◆ TASK TO COMPLETE
Each line containing the string "every" should be copied out of the entries.

= Beginning of Section =

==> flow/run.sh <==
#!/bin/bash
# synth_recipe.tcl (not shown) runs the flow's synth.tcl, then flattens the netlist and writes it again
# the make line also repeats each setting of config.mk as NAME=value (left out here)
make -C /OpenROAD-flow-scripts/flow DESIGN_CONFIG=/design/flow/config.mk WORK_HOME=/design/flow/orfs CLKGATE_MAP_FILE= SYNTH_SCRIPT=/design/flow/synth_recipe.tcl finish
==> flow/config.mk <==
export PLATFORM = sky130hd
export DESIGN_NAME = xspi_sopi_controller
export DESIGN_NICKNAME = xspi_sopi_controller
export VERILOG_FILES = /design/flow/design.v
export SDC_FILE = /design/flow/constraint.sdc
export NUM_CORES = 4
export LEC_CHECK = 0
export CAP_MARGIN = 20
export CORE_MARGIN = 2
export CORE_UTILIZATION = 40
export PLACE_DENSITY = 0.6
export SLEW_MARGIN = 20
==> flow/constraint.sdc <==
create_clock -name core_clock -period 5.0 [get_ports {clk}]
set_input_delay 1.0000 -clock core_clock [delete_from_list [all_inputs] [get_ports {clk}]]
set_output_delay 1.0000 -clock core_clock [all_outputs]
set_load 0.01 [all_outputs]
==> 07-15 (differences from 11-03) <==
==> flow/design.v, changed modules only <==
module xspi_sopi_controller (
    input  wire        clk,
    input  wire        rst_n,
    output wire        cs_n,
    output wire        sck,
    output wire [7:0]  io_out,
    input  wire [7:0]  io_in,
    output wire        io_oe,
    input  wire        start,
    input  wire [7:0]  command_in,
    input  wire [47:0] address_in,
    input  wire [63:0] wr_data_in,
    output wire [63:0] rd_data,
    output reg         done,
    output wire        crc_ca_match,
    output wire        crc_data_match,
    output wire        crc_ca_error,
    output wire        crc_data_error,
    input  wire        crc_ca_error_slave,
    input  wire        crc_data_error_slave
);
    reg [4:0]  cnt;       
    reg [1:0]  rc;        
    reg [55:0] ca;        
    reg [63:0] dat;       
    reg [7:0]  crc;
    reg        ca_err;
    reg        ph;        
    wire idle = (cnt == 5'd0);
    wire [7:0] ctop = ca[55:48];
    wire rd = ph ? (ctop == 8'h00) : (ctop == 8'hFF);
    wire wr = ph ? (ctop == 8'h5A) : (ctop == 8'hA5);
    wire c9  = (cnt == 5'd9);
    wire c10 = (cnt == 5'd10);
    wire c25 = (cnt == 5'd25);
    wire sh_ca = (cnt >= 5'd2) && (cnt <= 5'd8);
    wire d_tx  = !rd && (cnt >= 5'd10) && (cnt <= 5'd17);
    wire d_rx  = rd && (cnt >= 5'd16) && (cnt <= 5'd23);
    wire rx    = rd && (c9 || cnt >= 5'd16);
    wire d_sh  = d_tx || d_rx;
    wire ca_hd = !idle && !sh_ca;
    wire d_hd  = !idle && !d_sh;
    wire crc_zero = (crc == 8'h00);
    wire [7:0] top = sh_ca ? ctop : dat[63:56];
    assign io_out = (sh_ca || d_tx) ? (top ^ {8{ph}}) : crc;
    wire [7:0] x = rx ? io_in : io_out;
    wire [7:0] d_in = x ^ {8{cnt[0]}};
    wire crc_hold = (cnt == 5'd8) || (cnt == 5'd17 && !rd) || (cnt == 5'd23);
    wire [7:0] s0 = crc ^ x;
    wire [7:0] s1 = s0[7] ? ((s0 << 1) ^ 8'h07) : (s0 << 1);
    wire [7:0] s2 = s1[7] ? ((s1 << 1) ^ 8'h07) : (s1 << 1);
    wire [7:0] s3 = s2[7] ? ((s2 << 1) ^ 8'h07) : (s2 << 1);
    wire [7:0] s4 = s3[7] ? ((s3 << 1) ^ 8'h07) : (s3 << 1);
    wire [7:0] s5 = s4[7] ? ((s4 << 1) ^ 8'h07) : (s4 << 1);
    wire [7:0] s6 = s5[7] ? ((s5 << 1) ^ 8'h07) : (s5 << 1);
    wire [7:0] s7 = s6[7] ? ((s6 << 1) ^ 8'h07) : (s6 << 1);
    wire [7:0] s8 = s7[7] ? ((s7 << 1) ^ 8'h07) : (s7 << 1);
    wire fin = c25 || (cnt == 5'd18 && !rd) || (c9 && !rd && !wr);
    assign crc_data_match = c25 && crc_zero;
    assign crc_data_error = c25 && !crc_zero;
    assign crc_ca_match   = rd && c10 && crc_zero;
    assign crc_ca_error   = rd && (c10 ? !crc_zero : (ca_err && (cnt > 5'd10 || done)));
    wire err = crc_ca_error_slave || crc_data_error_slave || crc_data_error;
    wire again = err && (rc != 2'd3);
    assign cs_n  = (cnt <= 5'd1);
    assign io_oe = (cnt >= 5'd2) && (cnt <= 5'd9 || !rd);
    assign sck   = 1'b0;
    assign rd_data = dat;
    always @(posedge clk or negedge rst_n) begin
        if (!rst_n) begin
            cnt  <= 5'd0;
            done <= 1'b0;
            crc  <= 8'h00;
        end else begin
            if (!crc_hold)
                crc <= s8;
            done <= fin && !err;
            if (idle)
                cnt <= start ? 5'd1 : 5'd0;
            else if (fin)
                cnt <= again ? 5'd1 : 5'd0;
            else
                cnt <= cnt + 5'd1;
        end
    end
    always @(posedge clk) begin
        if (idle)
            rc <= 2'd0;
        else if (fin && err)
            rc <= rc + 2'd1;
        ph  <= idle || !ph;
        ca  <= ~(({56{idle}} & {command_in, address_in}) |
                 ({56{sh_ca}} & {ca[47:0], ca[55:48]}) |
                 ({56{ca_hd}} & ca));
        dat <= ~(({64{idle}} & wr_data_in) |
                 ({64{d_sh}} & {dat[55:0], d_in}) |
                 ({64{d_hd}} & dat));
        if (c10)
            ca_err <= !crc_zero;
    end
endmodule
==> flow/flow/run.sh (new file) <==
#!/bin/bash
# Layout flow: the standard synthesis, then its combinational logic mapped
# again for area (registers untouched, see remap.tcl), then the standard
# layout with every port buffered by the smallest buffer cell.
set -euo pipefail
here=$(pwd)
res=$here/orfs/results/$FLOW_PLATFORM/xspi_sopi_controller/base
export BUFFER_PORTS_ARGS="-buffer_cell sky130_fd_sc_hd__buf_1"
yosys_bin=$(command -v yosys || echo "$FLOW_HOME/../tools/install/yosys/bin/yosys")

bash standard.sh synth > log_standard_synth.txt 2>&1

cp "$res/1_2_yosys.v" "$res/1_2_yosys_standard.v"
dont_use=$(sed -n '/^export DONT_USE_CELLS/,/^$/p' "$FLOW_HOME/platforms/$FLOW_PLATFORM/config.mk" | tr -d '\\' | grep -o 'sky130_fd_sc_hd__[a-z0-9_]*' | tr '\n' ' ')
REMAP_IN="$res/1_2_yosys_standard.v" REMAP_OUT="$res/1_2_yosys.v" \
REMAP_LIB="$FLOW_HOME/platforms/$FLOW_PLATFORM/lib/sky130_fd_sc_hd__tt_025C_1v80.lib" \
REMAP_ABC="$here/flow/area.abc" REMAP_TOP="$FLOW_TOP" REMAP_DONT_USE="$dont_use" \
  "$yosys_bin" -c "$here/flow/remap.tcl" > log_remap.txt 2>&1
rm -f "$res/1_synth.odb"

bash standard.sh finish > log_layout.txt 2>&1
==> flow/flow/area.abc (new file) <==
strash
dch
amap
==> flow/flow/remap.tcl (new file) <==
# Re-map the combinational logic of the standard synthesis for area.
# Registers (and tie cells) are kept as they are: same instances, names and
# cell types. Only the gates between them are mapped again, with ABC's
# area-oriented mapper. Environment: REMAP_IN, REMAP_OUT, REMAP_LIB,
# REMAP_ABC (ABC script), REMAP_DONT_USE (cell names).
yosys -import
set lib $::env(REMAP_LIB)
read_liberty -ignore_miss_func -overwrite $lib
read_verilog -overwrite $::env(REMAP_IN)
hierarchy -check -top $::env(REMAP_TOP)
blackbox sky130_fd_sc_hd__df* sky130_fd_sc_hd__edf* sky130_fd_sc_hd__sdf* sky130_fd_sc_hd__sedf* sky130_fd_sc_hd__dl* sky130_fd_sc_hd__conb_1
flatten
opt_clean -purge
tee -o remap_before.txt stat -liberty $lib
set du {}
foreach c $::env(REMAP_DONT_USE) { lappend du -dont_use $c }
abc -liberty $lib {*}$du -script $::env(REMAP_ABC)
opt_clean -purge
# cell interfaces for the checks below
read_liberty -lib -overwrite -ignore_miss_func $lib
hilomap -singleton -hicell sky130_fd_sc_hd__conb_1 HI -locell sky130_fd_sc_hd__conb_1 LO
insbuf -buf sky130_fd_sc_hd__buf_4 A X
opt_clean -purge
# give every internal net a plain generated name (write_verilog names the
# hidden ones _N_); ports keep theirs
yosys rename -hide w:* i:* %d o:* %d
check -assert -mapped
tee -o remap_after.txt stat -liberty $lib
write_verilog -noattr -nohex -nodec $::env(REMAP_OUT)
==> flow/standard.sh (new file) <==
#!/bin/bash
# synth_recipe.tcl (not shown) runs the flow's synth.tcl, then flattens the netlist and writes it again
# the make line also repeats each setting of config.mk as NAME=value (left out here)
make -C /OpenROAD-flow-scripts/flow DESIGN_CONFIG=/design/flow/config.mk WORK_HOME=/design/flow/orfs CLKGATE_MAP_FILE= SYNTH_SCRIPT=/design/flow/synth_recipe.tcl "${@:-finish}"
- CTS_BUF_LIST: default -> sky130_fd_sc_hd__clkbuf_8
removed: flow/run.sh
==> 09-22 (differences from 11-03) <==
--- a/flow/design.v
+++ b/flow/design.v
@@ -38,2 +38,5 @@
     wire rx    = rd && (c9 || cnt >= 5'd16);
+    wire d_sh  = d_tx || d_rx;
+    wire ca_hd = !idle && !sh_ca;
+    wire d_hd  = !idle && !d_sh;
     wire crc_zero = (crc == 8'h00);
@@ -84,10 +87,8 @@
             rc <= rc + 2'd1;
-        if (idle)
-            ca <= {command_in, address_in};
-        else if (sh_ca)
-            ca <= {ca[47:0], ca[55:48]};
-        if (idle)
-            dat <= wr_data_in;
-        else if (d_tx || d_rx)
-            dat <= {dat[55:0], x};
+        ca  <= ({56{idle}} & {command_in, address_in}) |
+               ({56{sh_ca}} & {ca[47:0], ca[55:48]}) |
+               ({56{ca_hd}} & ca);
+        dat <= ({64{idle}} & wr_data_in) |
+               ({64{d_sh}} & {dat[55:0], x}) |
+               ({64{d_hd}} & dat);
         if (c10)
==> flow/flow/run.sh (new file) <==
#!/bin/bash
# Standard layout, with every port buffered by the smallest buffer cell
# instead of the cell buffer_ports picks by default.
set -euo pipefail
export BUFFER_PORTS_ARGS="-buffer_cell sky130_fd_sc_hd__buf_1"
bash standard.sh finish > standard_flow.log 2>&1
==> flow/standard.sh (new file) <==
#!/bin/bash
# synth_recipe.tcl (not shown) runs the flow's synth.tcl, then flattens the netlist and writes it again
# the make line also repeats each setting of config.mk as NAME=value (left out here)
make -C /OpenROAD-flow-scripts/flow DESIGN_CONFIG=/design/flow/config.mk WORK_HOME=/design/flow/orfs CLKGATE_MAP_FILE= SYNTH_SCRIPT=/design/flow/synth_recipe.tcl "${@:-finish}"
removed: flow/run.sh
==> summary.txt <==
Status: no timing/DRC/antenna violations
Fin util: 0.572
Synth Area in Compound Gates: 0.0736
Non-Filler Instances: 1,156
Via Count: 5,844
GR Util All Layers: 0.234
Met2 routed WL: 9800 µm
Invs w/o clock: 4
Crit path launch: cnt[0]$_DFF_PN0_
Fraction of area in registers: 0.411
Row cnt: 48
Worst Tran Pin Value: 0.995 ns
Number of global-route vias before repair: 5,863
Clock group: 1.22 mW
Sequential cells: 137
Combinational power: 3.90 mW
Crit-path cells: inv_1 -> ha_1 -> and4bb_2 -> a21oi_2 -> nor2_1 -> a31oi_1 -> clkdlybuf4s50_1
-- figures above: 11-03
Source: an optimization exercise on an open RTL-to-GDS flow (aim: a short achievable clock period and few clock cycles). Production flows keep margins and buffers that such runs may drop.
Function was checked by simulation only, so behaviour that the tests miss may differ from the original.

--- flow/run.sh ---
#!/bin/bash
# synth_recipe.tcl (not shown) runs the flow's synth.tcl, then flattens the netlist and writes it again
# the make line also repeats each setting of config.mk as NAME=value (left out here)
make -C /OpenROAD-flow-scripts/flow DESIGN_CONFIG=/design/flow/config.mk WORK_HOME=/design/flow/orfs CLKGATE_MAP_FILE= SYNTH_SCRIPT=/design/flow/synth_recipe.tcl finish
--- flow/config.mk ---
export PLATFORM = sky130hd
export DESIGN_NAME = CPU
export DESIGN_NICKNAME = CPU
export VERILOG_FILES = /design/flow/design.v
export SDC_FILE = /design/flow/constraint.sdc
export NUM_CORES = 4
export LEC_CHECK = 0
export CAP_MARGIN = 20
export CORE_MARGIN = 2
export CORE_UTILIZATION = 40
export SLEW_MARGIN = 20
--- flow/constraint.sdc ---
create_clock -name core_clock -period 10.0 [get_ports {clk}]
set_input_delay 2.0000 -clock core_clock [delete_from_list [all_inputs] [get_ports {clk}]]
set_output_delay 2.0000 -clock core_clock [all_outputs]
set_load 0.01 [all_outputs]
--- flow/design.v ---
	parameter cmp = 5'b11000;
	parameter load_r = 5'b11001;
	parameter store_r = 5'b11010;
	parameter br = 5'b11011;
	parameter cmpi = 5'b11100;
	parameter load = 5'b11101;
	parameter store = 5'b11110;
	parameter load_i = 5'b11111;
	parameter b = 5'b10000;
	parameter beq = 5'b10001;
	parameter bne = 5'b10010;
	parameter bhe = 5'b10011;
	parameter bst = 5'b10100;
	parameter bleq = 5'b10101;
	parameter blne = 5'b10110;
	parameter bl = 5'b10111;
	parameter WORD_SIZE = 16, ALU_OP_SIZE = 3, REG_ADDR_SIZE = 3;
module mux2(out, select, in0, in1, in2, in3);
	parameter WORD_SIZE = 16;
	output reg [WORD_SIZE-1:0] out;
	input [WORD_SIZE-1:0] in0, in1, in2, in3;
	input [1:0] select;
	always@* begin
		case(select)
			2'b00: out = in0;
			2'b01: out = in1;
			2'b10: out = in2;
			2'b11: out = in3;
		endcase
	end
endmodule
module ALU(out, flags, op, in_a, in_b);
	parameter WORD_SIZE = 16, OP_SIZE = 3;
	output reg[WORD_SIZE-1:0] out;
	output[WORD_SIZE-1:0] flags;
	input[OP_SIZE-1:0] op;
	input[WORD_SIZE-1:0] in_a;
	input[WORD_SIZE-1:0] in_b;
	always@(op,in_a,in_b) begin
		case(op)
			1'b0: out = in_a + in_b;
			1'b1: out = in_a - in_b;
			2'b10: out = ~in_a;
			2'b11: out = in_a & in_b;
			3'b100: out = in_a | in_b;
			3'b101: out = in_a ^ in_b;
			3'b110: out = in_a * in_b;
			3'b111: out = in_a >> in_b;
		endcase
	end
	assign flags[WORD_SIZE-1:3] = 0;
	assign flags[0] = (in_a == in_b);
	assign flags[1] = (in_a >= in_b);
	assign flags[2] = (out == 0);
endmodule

= End of Section =

◆ SOLUTION TO THIS PROBLEM
# layout with every port buffered by the smallest buffer cell.
# give every internal net a plain generated name (write_verilog names the
# Standard layout, with every port buffered by the smallest buffer cell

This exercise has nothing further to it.